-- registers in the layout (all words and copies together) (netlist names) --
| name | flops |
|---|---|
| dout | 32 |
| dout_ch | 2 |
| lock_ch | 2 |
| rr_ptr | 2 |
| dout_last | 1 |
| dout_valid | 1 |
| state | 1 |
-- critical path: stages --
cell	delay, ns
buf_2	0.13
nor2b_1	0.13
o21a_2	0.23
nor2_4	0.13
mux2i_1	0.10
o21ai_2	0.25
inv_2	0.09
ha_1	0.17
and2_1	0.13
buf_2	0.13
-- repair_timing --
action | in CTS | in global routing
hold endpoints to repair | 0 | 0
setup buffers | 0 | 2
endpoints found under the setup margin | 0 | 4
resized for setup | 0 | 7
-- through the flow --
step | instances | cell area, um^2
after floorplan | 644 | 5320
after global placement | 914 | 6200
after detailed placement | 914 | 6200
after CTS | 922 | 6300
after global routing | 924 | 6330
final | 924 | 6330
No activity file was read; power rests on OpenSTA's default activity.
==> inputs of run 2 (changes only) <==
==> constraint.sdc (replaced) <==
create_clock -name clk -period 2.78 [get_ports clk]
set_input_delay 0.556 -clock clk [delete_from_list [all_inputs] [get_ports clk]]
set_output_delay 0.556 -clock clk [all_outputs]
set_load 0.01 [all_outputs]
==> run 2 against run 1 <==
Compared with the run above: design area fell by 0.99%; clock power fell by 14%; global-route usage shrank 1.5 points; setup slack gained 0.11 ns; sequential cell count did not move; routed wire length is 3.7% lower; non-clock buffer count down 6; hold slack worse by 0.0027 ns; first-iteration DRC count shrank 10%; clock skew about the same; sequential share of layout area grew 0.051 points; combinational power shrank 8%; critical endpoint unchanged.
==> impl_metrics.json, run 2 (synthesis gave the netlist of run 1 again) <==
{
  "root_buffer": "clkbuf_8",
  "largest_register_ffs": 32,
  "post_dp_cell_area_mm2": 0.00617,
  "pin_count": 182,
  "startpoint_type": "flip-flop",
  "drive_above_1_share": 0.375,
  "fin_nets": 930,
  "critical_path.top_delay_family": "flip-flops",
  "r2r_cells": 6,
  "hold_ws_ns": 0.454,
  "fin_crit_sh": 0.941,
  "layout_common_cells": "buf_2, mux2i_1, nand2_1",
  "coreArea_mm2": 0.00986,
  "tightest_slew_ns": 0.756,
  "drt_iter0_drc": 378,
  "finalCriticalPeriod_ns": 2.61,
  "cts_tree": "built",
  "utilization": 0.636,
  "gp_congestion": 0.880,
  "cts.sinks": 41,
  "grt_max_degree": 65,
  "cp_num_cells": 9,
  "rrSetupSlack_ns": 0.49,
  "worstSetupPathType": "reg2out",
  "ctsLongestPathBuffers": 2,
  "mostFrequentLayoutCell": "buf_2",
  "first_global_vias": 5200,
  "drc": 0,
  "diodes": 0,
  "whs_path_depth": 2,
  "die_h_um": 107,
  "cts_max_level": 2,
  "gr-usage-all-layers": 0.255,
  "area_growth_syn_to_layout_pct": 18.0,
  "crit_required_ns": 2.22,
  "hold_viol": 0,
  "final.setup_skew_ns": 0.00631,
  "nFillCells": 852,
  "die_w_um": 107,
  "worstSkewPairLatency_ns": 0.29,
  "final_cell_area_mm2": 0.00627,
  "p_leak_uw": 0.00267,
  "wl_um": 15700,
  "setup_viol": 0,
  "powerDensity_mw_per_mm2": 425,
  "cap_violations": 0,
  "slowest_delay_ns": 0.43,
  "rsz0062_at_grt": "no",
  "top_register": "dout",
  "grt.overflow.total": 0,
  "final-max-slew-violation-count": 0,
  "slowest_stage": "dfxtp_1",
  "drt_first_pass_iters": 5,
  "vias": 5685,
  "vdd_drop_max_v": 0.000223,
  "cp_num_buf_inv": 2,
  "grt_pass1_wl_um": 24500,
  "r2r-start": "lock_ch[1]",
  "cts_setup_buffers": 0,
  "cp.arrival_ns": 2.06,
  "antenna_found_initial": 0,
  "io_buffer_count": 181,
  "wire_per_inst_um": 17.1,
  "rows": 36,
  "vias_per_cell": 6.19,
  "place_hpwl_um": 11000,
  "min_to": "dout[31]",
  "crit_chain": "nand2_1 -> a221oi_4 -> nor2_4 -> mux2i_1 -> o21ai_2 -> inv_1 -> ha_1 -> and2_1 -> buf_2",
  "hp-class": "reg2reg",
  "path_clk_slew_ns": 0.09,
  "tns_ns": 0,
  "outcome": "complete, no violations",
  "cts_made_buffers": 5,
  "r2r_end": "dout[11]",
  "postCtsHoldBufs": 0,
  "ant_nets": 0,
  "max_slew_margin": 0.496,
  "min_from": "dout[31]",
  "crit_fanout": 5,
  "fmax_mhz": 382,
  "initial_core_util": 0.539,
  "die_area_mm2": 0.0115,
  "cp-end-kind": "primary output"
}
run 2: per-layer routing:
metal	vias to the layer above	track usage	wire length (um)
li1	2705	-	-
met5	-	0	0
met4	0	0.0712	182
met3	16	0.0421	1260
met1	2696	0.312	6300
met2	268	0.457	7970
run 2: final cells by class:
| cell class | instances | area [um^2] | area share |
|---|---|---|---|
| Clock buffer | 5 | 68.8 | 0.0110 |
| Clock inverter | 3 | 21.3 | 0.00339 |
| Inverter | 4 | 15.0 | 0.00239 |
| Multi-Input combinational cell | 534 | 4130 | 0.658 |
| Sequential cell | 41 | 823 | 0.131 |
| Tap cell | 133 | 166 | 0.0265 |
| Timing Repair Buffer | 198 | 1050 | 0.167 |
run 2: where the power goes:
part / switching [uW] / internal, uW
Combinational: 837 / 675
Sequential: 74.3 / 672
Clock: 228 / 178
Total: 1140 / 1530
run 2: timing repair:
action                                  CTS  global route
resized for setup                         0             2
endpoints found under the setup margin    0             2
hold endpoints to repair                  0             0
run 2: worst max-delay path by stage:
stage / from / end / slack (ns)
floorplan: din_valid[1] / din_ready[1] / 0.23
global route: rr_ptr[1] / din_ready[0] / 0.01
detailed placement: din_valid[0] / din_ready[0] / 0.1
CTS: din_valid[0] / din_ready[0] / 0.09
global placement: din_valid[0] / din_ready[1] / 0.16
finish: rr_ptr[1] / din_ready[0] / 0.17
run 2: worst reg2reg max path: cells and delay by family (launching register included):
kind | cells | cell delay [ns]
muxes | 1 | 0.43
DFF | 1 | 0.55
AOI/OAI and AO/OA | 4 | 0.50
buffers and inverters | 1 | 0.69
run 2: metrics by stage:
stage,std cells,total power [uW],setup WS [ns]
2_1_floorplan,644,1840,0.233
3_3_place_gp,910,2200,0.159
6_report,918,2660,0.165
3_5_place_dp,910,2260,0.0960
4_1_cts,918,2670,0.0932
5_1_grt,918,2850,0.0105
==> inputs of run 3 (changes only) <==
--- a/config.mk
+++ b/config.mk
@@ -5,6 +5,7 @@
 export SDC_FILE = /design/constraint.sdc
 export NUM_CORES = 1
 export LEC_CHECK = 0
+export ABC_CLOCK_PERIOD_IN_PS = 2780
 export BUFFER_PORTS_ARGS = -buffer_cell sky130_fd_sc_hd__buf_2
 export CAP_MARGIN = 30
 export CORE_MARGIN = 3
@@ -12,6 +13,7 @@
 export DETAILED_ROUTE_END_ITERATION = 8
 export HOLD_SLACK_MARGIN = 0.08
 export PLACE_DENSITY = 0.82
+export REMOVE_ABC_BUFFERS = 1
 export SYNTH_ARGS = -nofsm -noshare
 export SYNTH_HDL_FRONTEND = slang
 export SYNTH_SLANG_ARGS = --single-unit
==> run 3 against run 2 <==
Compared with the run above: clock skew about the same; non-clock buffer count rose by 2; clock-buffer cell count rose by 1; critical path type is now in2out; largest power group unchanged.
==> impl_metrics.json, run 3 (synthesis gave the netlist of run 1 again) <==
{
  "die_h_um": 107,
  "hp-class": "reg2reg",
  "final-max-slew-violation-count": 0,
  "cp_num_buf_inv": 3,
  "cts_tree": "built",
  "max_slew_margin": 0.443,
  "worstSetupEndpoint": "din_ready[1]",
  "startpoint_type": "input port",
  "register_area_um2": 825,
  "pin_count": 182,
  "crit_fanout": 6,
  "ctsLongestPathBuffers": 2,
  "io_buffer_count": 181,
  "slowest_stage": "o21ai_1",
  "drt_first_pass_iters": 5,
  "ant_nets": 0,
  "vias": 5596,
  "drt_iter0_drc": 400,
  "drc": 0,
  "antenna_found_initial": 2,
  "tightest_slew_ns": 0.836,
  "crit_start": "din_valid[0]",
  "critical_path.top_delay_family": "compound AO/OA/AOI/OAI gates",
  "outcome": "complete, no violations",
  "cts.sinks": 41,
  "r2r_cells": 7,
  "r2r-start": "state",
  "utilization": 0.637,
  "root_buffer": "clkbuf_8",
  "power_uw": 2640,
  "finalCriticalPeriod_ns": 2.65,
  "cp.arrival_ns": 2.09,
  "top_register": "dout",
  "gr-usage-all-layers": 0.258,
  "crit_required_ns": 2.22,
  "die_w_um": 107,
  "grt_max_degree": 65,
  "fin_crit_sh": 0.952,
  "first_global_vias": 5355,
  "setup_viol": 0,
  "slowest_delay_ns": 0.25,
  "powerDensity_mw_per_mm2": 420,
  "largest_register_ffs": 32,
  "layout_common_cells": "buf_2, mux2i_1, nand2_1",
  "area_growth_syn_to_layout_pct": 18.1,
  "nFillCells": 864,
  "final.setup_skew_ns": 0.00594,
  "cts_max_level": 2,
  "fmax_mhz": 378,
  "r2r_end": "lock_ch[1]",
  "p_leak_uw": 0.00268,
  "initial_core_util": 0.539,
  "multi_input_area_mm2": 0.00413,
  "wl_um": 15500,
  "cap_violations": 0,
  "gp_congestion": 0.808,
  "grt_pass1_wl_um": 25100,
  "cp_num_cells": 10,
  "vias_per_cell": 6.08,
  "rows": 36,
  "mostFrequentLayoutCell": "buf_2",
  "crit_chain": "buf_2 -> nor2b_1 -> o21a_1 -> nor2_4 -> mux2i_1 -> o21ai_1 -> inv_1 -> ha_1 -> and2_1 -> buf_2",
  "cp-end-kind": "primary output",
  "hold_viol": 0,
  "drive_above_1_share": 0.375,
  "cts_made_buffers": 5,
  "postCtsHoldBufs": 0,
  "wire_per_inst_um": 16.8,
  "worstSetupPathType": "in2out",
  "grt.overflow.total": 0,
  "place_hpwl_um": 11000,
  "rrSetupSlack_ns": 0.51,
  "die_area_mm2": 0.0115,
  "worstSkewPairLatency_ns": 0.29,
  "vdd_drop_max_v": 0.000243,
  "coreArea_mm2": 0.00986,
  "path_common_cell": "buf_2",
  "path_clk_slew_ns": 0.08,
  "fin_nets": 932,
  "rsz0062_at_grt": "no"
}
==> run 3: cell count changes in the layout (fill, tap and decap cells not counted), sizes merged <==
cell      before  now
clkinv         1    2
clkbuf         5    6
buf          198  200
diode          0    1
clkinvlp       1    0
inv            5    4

_To do_
Output, please, only the lines running from the start of the entries through the line that contains "run 2 against", including both of those lines.

_Written reply_
-- registers in the layout (all words and copies together) (netlist names) --
| name | flops |
|---|---|
| dout | 32 |
| dout_ch | 2 |
| lock_ch | 2 |
| rr_ptr | 2 |
| dout_last | 1 |
| dout_valid | 1 |
| state | 1 |
-- critical path: stages --
cell	delay, ns
buf_2	0.13
nor2b_1	0.13
o21a_2	0.23
nor2_4	0.13
mux2i_1	0.10
o21ai_2	0.25
inv_2	0.09
ha_1	0.17
and2_1	0.13
buf_2	0.13
-- repair_timing --
action | in CTS | in global routing
hold endpoints to repair | 0 | 0
setup buffers | 0 | 2
endpoints found under the setup margin | 0 | 4
resized for setup | 0 | 7
-- through the flow --
step | instances | cell area, um^2
after floorplan | 644 | 5320
after global placement | 914 | 6200
after detailed placement | 914 | 6200
after CTS | 922 | 6300
after global routing | 924 | 6330
final | 924 | 6330
No activity file was read; power rests on OpenSTA's default activity.
==> inputs of run 2 (changes only) <==
==> constraint.sdc (replaced) <==
create_clock -name clk -period 2.78 [get_ports clk]
set_input_delay 0.556 -clock clk [delete_from_list [all_inputs] [get_ports clk]]
set_output_delay 0.556 -clock clk [all_outputs]
set_load 0.01 [all_outputs]
==> run 2 against run 1 <==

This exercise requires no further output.